The costs for this solution were roughly 50% of the original cost. However, as the majority of the front-door cost is fixed, there would be an inflexion point when the cost of compute (at a much lower request per second rate) would become cheaper than the cost of the front-door. This is why Azure architecture is more than an art than a science!

Azure SKU Cost
Front Door £32.31
Static Web App £7.77
Azure Functions £39.89
Bandwidth £1.73
Storage £10.30
Total £91.99

What did I learn?

This exercise was a great learning experience. It proved to me that serverless approaches are both simpler in terms of the developer experience and can be cost-effective. Caching responses up-front made a massive difference. The best request is one you don't have to serve at all!

I was pleased with the choice of table storage in terms of speed and ease of use; if the data model and query needs can support it, it would probably be one of my first choices for data storage, along with CosmosDB, reaching for Azure SQL only if I needed it. The load testing service is effective.
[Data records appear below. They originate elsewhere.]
### config.mk
export PLATFORM = sky130hd
export DESIGN_NAME = ahcb_ctrl
export DESIGN_NICKNAME = d
export VERILOG_FILES = /design/src/adaptive_hop_channel_blacklist_core_assert.svh /design/src/ahcb_pkg.sv /design/src/ahcb_ctrl.sv
export SDC_FILE = /design/constraint.sdc
export NUM_CORES = 1
export LEC_CHECK = 0
export BUFFER_PORTS_ARGS = -buffer_cell sky130_fd_sc_hd__buf_2
export CAP_MARGIN = 40
export CORE_UTILIZATION = 45
export CTS_BUF_LIST = sky130_fd_sc_hd__clkbuf_2 sky130_fd_sc_hd__clkbuf_4 sky130_fd_sc_hd__clkbuf_8
export DETAILED_ROUTE_END_ITERATION = 8
export PLACE_DENSITY = 0.7
export SYNTH_ARGS = -nofsm -noshare
export SYNTH_HDL_FRONTEND = slang
export SYNTH_SLANG_ARGS = --single-unit
### constraint.sdc
create_clock -name clk -period 4.14 [get_ports clk]
set_input_delay 0.414 -clock clk [delete_from_list [all_inputs] [get_ports clk]]
set_output_delay 0.414 -clock clk [all_outputs]
set_load 0.02 [all_outputs]
### src/adaptive_hop_channel_blacklist_core_assert.svh
// ---------------------------------------------------------------------------
// assertion macros for the channel blacklist core
// implication checks clocked on clk and held off during reset
// ---------------------------------------------------------------------------
`ifndef ADAPTIVE_HOP_CHANNEL_BLACKLIST_CORE_ASSERT_SVH
`define ADAPTIVE_HOP_CHANNEL_BLACKLIST_CORE_ASSERT_SVH

// consequent checked in the same cycle
`define AHCB_ASSERT_SAME(label, ante, cons) \
    label: assert property (@(posedge clk) disable iff (!rst_n) (ante) |-> (cons)) \
        else $error("ahcb assertion failed");

// consequent checked in the next cycle
`define AHCB_ASSERT_NEXT(label, ante, cons) \
    label: assert property (@(posedge clk) disable iff (!rst_n) (ante) |=> (cons)) \
        else $error("ahcb assertion failed");

`endif

### src/ahcb_pkg.sv
`timescale 1ns / 1ps
// ---------------------------------------------------------------------------
// ahcb_pkg
// shared types, constants and the fixed hop table of the blacklist core
// ---------------------------------------------------------------------------
package ahcb_pkg;

    localparam int NUM_CHANNELS = 128;
    localparam int CH_AW        = $clog2(NUM_CHANNELS);
    localparam int TABLE_LEN    = 16;

    // request codes
    localparam logic [2:0] FUNC_REC_TX  = 3'd0;
    localparam logic [2:0] FUNC_REC_CRC = 3'd1;
    localparam logic [2:0] FUNC_UPDATE  = 3'd2;
    localparam logic [2:0] FUNC_NEXT    = 3'd3;
    localparam logic [2:0] FUNC_QUERY   = 3'd4;

    // register indexes
    localparam logic [2:0] REG_INTERVAL = 3'd0;
    localparam logic [2:0] REG_BL_TH    = 3'd1;
    localparam logic [2:0] REG_REC_TH   = 3'd2;
    localparam logic [2:0] REG_MIN_ACT  = 3'd3;
    localparam logic [2:0] REG_TIMEOUT  = 3'd4;

    localparam logic [6:0] PCT_FULL = 7'd100;

    typedef struct packed {
        logic [2:0]        func;
        logic [6:0]        channel;
        logic              acked;
        logic signed [7:0] rssi;
        logic [31:0]       now_ms;
    } req_t;

    typedef struct packed {
        logic [6:0]        hop_channel;
        logic [4:0]        list_len;
        logic              is_blacklisted;
        logic [6:0]        quality;
        logic signed [7:0] mean_rssi;
        logic              updated;
    } rsp_t;

    typedef struct packed {
        logic [15:0] interval;
        logic [6:0]  bl_th;
        logic [6:0]  rec_th;
        logic [4:0]  min_active;
        logic [19:0] tout;
    } cfg_t;

    // one row of per-channel statistics
    typedef struct packed {
        logic [15:0]        tx;
        logic [15:0]        ack;
        logic [15:0]        crc;
        logic signed [23:0] sum;
        logic [15:0]        cnt;
        logic [6:0]         loss;
        logic signed [7:0]  avg;
        logic               bl;
        logic [31:0]        stamp;
        logic [7:0]         rec;
    } row_t;

    localparam int ROW_W = $bits(row_t);

    localparam row_t ROW_RESET = '{tx: 16'd0, ack: 16'd0, crc: 16'd0, sum: 24'sd0,
                                   cnt: 16'd0, loss: 7'd0, avg: -8'sd50, bl: 1'b0,
                                   stamp: 32'd0, rec: 8'd0};

    typedef struct packed {
        logic             latch;
        logic             rd;
        logic             rd_req;
        logic [CH_AW-1:0] addr;
        logic             hop_step;
        logic             out;
        logic             rec_wr;
        logic             upd_start;
        logic             loss_start;
        logic             loss_latch;
        logic             avg_start;
        logic             ch_wr;
        logic             list_clr;
        logic             list_p1;
        logic             list_p2;
        logic             list_fix;
        logic [3:0]       tidx;
    } cmd_t;

    typedef struct packed {
        logic upd_due;
        logic div_done;
        logic len_lt_min;
    } sts_t;

    function automatic logic [6:0] hop_table(input logic [3:0] idx);
        logic [6:0] c;
        unique case (idx)
            4'd0:    c = 7'd8;
            4'd1:    c = 7'd13;
            4'd2:    c = 7'd18;
            4'd3:    c = 7'd33;
            4'd4:    c = 7'd38;
            4'd5:    c = 7'd43;
            4'd6:    c = 7'd58;
            4'd7:    c = 7'd63;
            4'd8:    c = 7'd10;
            4'd9:    c = 7'd15;
            4'd10:   c = 7'd35;
            4'd11:   c = 7'd40;
            4'd12:   c = 7'd60;
            4'd13:   c = 7'd65;
            4'd14:   c = 7'd70;
            4'd15:   c = 7'd75;
            default: c = 7'd8;
        endcase
        return c;
    endfunction

endpackage

### src/ahcb_ctrl.sv
`timescale 1ns / 1ps
// ---------------------------------------------------------------------------
// ahcb_ctrl
// sequencer for requests, the per-channel update pass and the list rebuild
// ---------------------------------------------------------------------------
module ahcb_ctrl (
    input  logic                clk,
    input  logic                rst_n,
    input  logic                start,
    input  logic [2:0]          func,
    input  ahcb_pkg::sts_t      sts,
    output ahcb_pkg::cmd_t      cmd,
    output logic                busy
);

    localparam logic [3:0] S_IDLE  = 4'd0;
    localparam logic [3:0] S_RD    = 4'd1;
    localparam logic [3:0] S_FIN   = 4'd2;
    localparam logic [3:0] S_UCHK  = 4'd3;
    localparam logic [3:0] S_CRD   = 4'd4;
    localparam logic [3:0] S_CLOSS = 4'd5;
    localparam logic [3:0] S_CLW   = 4'd6;
    localparam logic [3:0] S_CAVG  = 4'd7;
    localparam logic [3:0] S_CAW   = 4'd8;
    localparam logic [3:0] S_CWR   = 4'd9;
    localparam logic [3:0] S_TCLR  = 4'd10;
    localparam logic [3:0] S_T1RD  = 4'd11;
    localparam logic [3:0] S_T1    = 4'd12;
    localparam logic [3:0] S_T2RD  = 4'd13;
    localparam logic [3:0] S_T2    = 4'd14;
    localparam logic [3:0] S_FIX   = 4'd15;

    localparam logic [ahcb_pkg::CH_AW-1:0] CH_LAST =
        ahcb_pkg::CH_AW'(ahcb_pkg::NUM_CHANNELS - 1);

    logic [3:0]                  state_reg, state_next;
    logic [2:0]                  func_reg, func_next;
    logic [ahcb_pkg::CH_AW-1:0]  chan_reg, chan_next;
    logic [3:0]                  tidx_reg, tidx_next;
    logic [ahcb_pkg::CH_AW-1:0]  tab_addr;

    assign tab_addr = ahcb_pkg::CH_AW'(ahcb_pkg::hop_table(tidx_reg));

    always_ff @(posedge clk or negedge rst_n)
    begin
        if (!rst_n)
        begin
            state_reg <= S_IDLE;
            func_reg  <= ahcb_pkg::FUNC_QUERY;
            chan_reg  <= '0;
            tidx_reg  <= '0;
        end
        else
        begin
            state_reg <= state_next;
            func_reg  <= func_next;
            chan_reg  <= chan_next;
            tidx_reg  <= tidx_next;
        end
    end

    always_comb
    begin
        state_next = state_reg;
        func_next  = func_reg;
        chan_next  = chan_reg;
        tidx_next  = tidx_reg;
        cmd        = '0;
        cmd.tidx   = tidx_reg;
        cmd.addr   = chan_reg;
        unique case (state_reg)
            S_IDLE:
            begin
                if (start)
                begin
                    cmd.latch = 1'b1;
                    func_next = func;
                    state_next = (func == ahcb_pkg::FUNC_UPDATE) ? S_UCHK : S_RD;
                end
            end
            S_RD:
            begin
                cmd.rd       = 1'b1;
                cmd.rd_req   = 1'b1;
                cmd.hop_step = (func_reg == ahcb_pkg::FUNC_NEXT);
                state_next   = S_FIN;
            end
            S_FIN:
            begin
                cmd.out    = 1'b1;
                cmd.rec_wr = (func_reg == ahcb_pkg::FUNC_REC_TX) ||
                             (func_reg == ahcb_pkg::FUNC_REC_CRC);
                state_next = S_IDLE;
            end
            S_UCHK:
            begin
                if (sts.upd_due)
                begin
                    cmd.upd_start = 1'b1;
                    chan_next     = '0;
                    state_next    = S_CRD;
                end
                else
                begin
                    state_next = S_RD;
                end
            end
            S_CRD:
            begin
                cmd.rd     = 1'b1;
                state_next = S_CLOSS;
            end
            S_CLOSS:
            begin
                cmd.loss_start = 1'b1;
                state_next     = S_CLW;
            end
            S_CLW:
            begin
                if (sts.div_done)
                begin
                    cmd.loss_latch = 1'b1;
                    state_next     = S_CAVG;
                end
            end
            S_CAVG:
            begin
                cmd.avg_start = 1'b1;
                state_next    = S_CAW;
            end
            S_CAW:
            begin
                if (sts.div_done)
                begin
                    state_next = S_CWR;
                end
            end
            S_CWR:
            begin
                cmd.ch_wr = 1'b1;
                if (chan_reg == CH_LAST)
                begin
                    state_next = S_TCLR;
                end
                else
                begin
                    chan_next  = chan_reg + 1'b1;
                    state_next = S_CRD;
                end
            end
            S_TCLR:
            begin
                cmd.list_clr = 1'b1;
                tidx_next    = '0;
                state_next   = S_T1RD;
            end
            S_T1RD:
            begin
                cmd.rd     = 1'b1;
                cmd.addr   = tab_addr;
                state_next = S_T1;
            end
            S_T1:
            begin
                cmd.list_p1 = 1'b1;
                cmd.addr    = tab_addr;
                tidx_next   = tidx_reg + 4'd1;
                state_next  = (tidx_reg == 4'd15) ? S_T2RD : S_T1RD;
            end
            S_T2RD:
            begin
                if (sts.len_lt_min)
                begin
                    cmd.rd     = 1'b1;
                    cmd.addr   = tab_addr;
                    state_next = S_T2;
                end
                else
                begin
                    state_next = S_FIX;
                end
            end
            S_T2:
            begin
                cmd.list_p2 = 1'b1;
                cmd.addr    = tab_addr;
                tidx_next   = tidx_reg + 4'd1;
                state_next  = (tidx_reg == 4'd15) ? S_FIX : S_T2RD;
            end
            S_FIX:
            begin
                cmd.list_fix = 1'b1;
                state_next   = S_RD;
            end
            default:
            begin
                state_next = S_IDLE;
            end
        endcase
    end

    assign busy = (state_reg != S_IDLE);

endmodule

[Word level (Yosys, flattened, before mapping)]
Memory sizes are Yosys's and may differ from the RTL's.
Cells that the tools add are included.
Word-level totals
  output and inout port bits: 27
  input bits: 9
  register bits after elaboration: 18
  logic and storage cells: 78
  ROM bits: 112
  memories: 1
Memories
  (name not given): depth 16, width 7, rd ports 1, clocked after Yosys merged registers in 0, write ports 0, RTL line ahcb_pkg.sv:101  | unique case (idx)
Cells by class
  equality and inequality tests: 25
  muxes and demuxes: 34
  reductions and logical operators: 12
  $add $sub $neg: 2
Operators by type and width (count)
  4-bit case mux with 16 select lines: 1
  4-bit == test, second input constant: 9
  7-bit case mux with 2 select lines: 2
  7-bit 2-to-1 mux: 3
  1-bit 2-to-1 mux: 17
  4-bit by 3-bit == test with 1-bit output, second input constant: 4
  4-bit 2-to-1 mux: 4
  2-bit != test, second input constant: 5
  4-bit by 2-bit == test with 1-bit output, second input constant: 2
  4-bit case mux with 2 select lines: 1
  7-bit by 1-bit adder with 7-bit output, second input constant: 1
  7-bit == test, second input constant: 1
  3-bit by 2-bit == test with 1-bit output, second input constant: 2
  2-bit 2-to-1 mux: 3
  3-bit 2-to-1 mux: 2
  3-bit AND reduction: 2
  3-bit OR reduction: 2
  4-bit by 1-bit adder with 4-bit output, second input constant: 1
  4-bit by 1-bit == test with 1-bit output, second input constant: 1
  4-bit logical NOT: 1
  2-bit nonzero test: 2
  4-bit nonzero test: 1
  3-bit by 1-bit == test with 1-bit output, second input constant: 1
  3-bit logical NOT: 1
  4 further kinds: 4

[Logic depth before layout (Yosys ltp)]
Gate-level depths: netlist (run 1).
  word-level depth: 4
  depth in mapped cells: 7
  mapped depth without buffers: 6

[Worst setup path after synthesis (run 1)]
No wires, ideal clock.
  path kind: flip-flop to output port
  start point: reg tidx_reg[0]
  end point: out cmd[19] in the netlist's numbering
  required time: 3.726 ns
  cell stages (with the launch flop): 5
  data arrival time: 1.855 ns
  path buffers: 0
  slack: 1.871 ns
  cell sequence: dfrtp_1 > inv_1 > ha_1 > mux4_2 > mux2i_1
RTL lines
  from (decl): RTL line ahcb_ctrl.sv:39  | logic [3:0] tidx_reg, tidx_next;
  from (signal assigned): RTL line ahcb_ctrl.sv:58  | tidx_reg <= tidx_next;
  to (decl): RTL line ahcb_ctrl.sv:12  | output ahcb_pkg::cmd_t cmd,

==> results.sh, run 1 <==
export IMPL_nets=220
export IMPL_arrival_ps=2220
export IMPL_worstSetupPathType="reg2out"
export IMPL_n_antenna_cell=0
export IMPL_coreArea_um2=3030
export IMPL_pre_cts_ws_ps=1850
export IMPL_start_util_pct=47.2
export IMPL_cts_hold_buf=0
export IMPL_place_congestion=0.835
export IMPL_ys_warnings_count=0
export IMPL_drt_drc_violations_left=0
export IMPL_layout_drive_gt1_share_pct=28.6
export IMPL_synth_nets=190
export IMPL_start_kind="flop"
export IMPL_post_cts_buffers=0
export IMPL_ys_async_sr_fraction_pct=100
export IMPL_synth_top_flop_cell="dfrtp_1"
export IMPL_met1Wirelength_um=1680
export IMPL_relSlewSlack_pct=61.9
export IMPL_die_h_um=58.4
export IMPL_status="finished clean"
export IMPL_p_leak_nw=0.776
export IMPL_ir_worst_vdd_v=0.000361
export IMPL_syn_area_per_cell_um2=8.22
export IMPL_fin_setup_tns_ps=0
export IMPL_crit_required_ps=3730
export IMPL_fin_crit_sh_pct=63.6
export IMPL_grt_pass1_vias=1220
export IMPL_clk_latency_ps=300
export IMPL_first_pass_iters=4
export IMPL_h_tree_depth=1
export IMPL_powerDensity_nw_per_um2=754
export IMPL_end_kind="output port"
export IMPL_p_total_mw=1.24
export IMPL_cp_slowest_cell="dfrtp_1"
export IMPL_track_usage_pct=21.2
export IMPL_cts_made_buffers=3
export IMPL_fin_ws_ps=1510
export IMPL_grt_pass1_wl_um=5580
export IMPL_worst_pin_slew_ps=571
export IMPL_drt_total_wl_um=3390
export IMPL_top_layer="met4"
export IMPL_hold_viol=0
export IMPL_timing_max_cap_violations=0
export IMPL_antenna_left=0
export IMPL_met2WireLength_um=1530
export IMPL_detailed_place_hpwl_um=2510
export IMPL_grt_antenna_before_repair=0
export IMPL_cts_tree="yes"
export IMPL_ys_seq_area_share_pct=31.6
export IMPL_power_frac_clock_pct=9.0
export IMPL_die_w_um=58.4
export IMPL_clkTransAtPathRegs_ps=110
export IMPL_crit_path_cell_trace="nor2b_1, nand2_1, a21oi_2, mux2_2, buf_2"
export IMPL_root_buffer="clkbuf_4"
export IMPL_rows=20
export IMPL_dieArea_um2=3410
export IMPL_drtIter0Drc=89
export IMPL_ys_ff_latch=18
export IMPL_vias_per_cell=5.45
export IMPL_max_freq_mhz=380
export IMPL_p_seq_share_pct=34.4
export IMPL_synth_cells=174
export IMPL_ioPinCount=36
export IMPL_hp_class="in2async"
export IMPL_clock_skew_ps=10.7
export IMPL_setup_viol=0
export IMPL_cts_resized_gates=0
export IMPL_port_buffers=35
export IMPL_grt_max_degree=22
export IMPL_min_period_ps=2630
export IMPL_met3_length_um=129
export IMPL_syn_area_um2=1430
export IMPL_largest_reg_flops=7
export IMPL_intPower_mw=0.607
export IMPL_switching_power_mw=0.628
export IMPL_clock_sinks=18
export IMPL_clock_path_buffers=2
export IMPL_grt_overflow_total=0
export IMPL_p_sw_share_pct=50.8
export IMPL_cpPeakStageDelay_ps=630
export IMPL_synth_edf_count=0
export IMPL_area_growth_pct=14.6
export IMPL_slew_viol_final=0
export IMPL_rsz0062_at_grt="false"
export IMPL_ys_types=42
export IMPL_pwr_share_comb_pct=56.6
export IMPL_critPathMaxFanout=17
export IMPL_via_count=1345
export IMPL_wl_per_cell_um=13.7
Yosys cell counts, types with 2 or more instances:
master,n,area (um2)
nand2b_1,4,25.0
ha_1,7,87.6
o22ai_1,3,18.8
nand2_1,18,67.6
nor2b_1,4,25.0
dfrtp_1,17,425
and2_1,2,12.5
nand3_1,9,45.0
nor4_1,2,12.5
nor3_1,2,10.0
o31ai_1,2,15.0
o32ai_1,2,17.5
mux2_2,11,124
nor2_1,17,63.8
o21ai_0,13,65.1
mux2i_1,3,30.0
buf_6,2,22.5
a21oi_1,12,60.1
clkbuf_1,6,22.5
a32o_1,2,20.0
inv_1,13,48.8
o211ai_1,3,22.5
final timing paths:
kind / endpoint / cells past startpoint / startpoint / slack [ps]
max: cmd[21] / 5 / state_reg[0] / 1510
min: chan_reg[1] / 1 / rst_n / 20
max reg2reg: chan_reg[5] / 5 / state_reg[2] / 2200
min reg2reg: func_reg[0] / 1 / func_reg[0] / 520
max in group asynchronous: func_reg[2] / 1 / rst_n / 3790
min in group clk: func_reg[0] / 2 / func[0] / 350
critical path, delay by kind of cell, from the launching register on:
family | cells | cell delay, ps
buffers and inverters | 1 | 160
multiplexers | 1 | 400
AO/OA/AOI/OAI | 1 | 380
AND/OR/NAND/NOR | 2 | 350
flip-flops | 1 | 630
logic make-up after synthesis:
logic type	after synthesis	synth area share, %
and+or+nand+nor	64	21.4
AOI/OAI and AO/OA	45	20.2
buffers and inverters	24	7.70
DFF	18	31.6
muxes	15	12.3
adders and majority gates	7	6.12
xor gates and xnor gates	1	0.613
final cells by class:
type / count / area, um2
Fill cell: 300 / 1390
Clock buffer: 4 / 36.3
Timing Repair Buffer: 35 / 175
Inverter: 14 / 52.6
Multi-Input combinational cell: 132 / 868
Sequential cell: 18 / 452
Tap cell: 44 / 55.1
power by group through the flow:
stage	registers [mW]	clock network (mW)	logic (mW)
after floorplan	0.342	0	0.603
after global placement	0.416	0	0.684
after detailed placement	0.425	0	0.696
after CTS	0.421	0.115	0.701
after global routing	0.444	0.123	0.773
final	0.424	0.111	0.699
cell usage in the layout, fill, tap and decap left out, drive strengths merged, types with 2 or more instances in the layout:
cell and n:
nand2b 4, o32ai 2, ha 7, nand2 18, a32o 2, buf 35, and2 2, inv 14
o31ai 2, o21ai 14, o22ai 3, a21oi 13, nor2 17, clkbuf 4, mux2 11, nor4 2
dfrtp 17, nor2b 4, nand3 9, nor3 2, or2 2, o211ai 4, mux2i 3
metal layers:
layer,global-route usage (%),vias to the layer above
met1,30.3,621
met3,1.98,5
met4,8.84,0
li1,-,674
met5,0,-
met2,33.2,45
through the flow:
stage | util [%] | hold slack [ps] | area [um2] | instances
global route | 54.1 | 38.5 | 1640 | 247
CTS | 54.1 | 32.1 | 1640 | 247
floorplan | - | 118 | 1430 | 174
global placement | 52.9 | 368 | 1600 | 243
finish | 54.1 | 21.6 | 1640 | 247
detailed placement | 52.9 | 375 | 1600 | 243
(Power assumes the default switching activity.)
==> run 2, diff against run 1 <==
clock period = 2.7 ns   (was 4.14 ns; I/O delays follow)
==> run 2 against run 1 <==
Sequential share of layout area shrank 0.29 points; core utilization grew 0.58 points; clock-buffer cell count is the same; hold slack gained 180 ps; critical path type unchanged; wire length grew 0.74%; via count shrank 0.37%; sequential power grew 46%.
On the negative side, cold starts can be a problem - using .NET functions, the response time could be up to 4 seconds; even with a pre-warmed instance, people will see slow responses occasionally as load scales up and down. There is some overhead in the Functions runtime - I would be interested to see if porting this to another language or using a container app and other framework would reduce the response time.

Finally, I would look to see if using another layer of caching at the app level would help, perhaps adding a Redis cache to store hot responses and hitting memory rather than storage. Perhaps another post will result!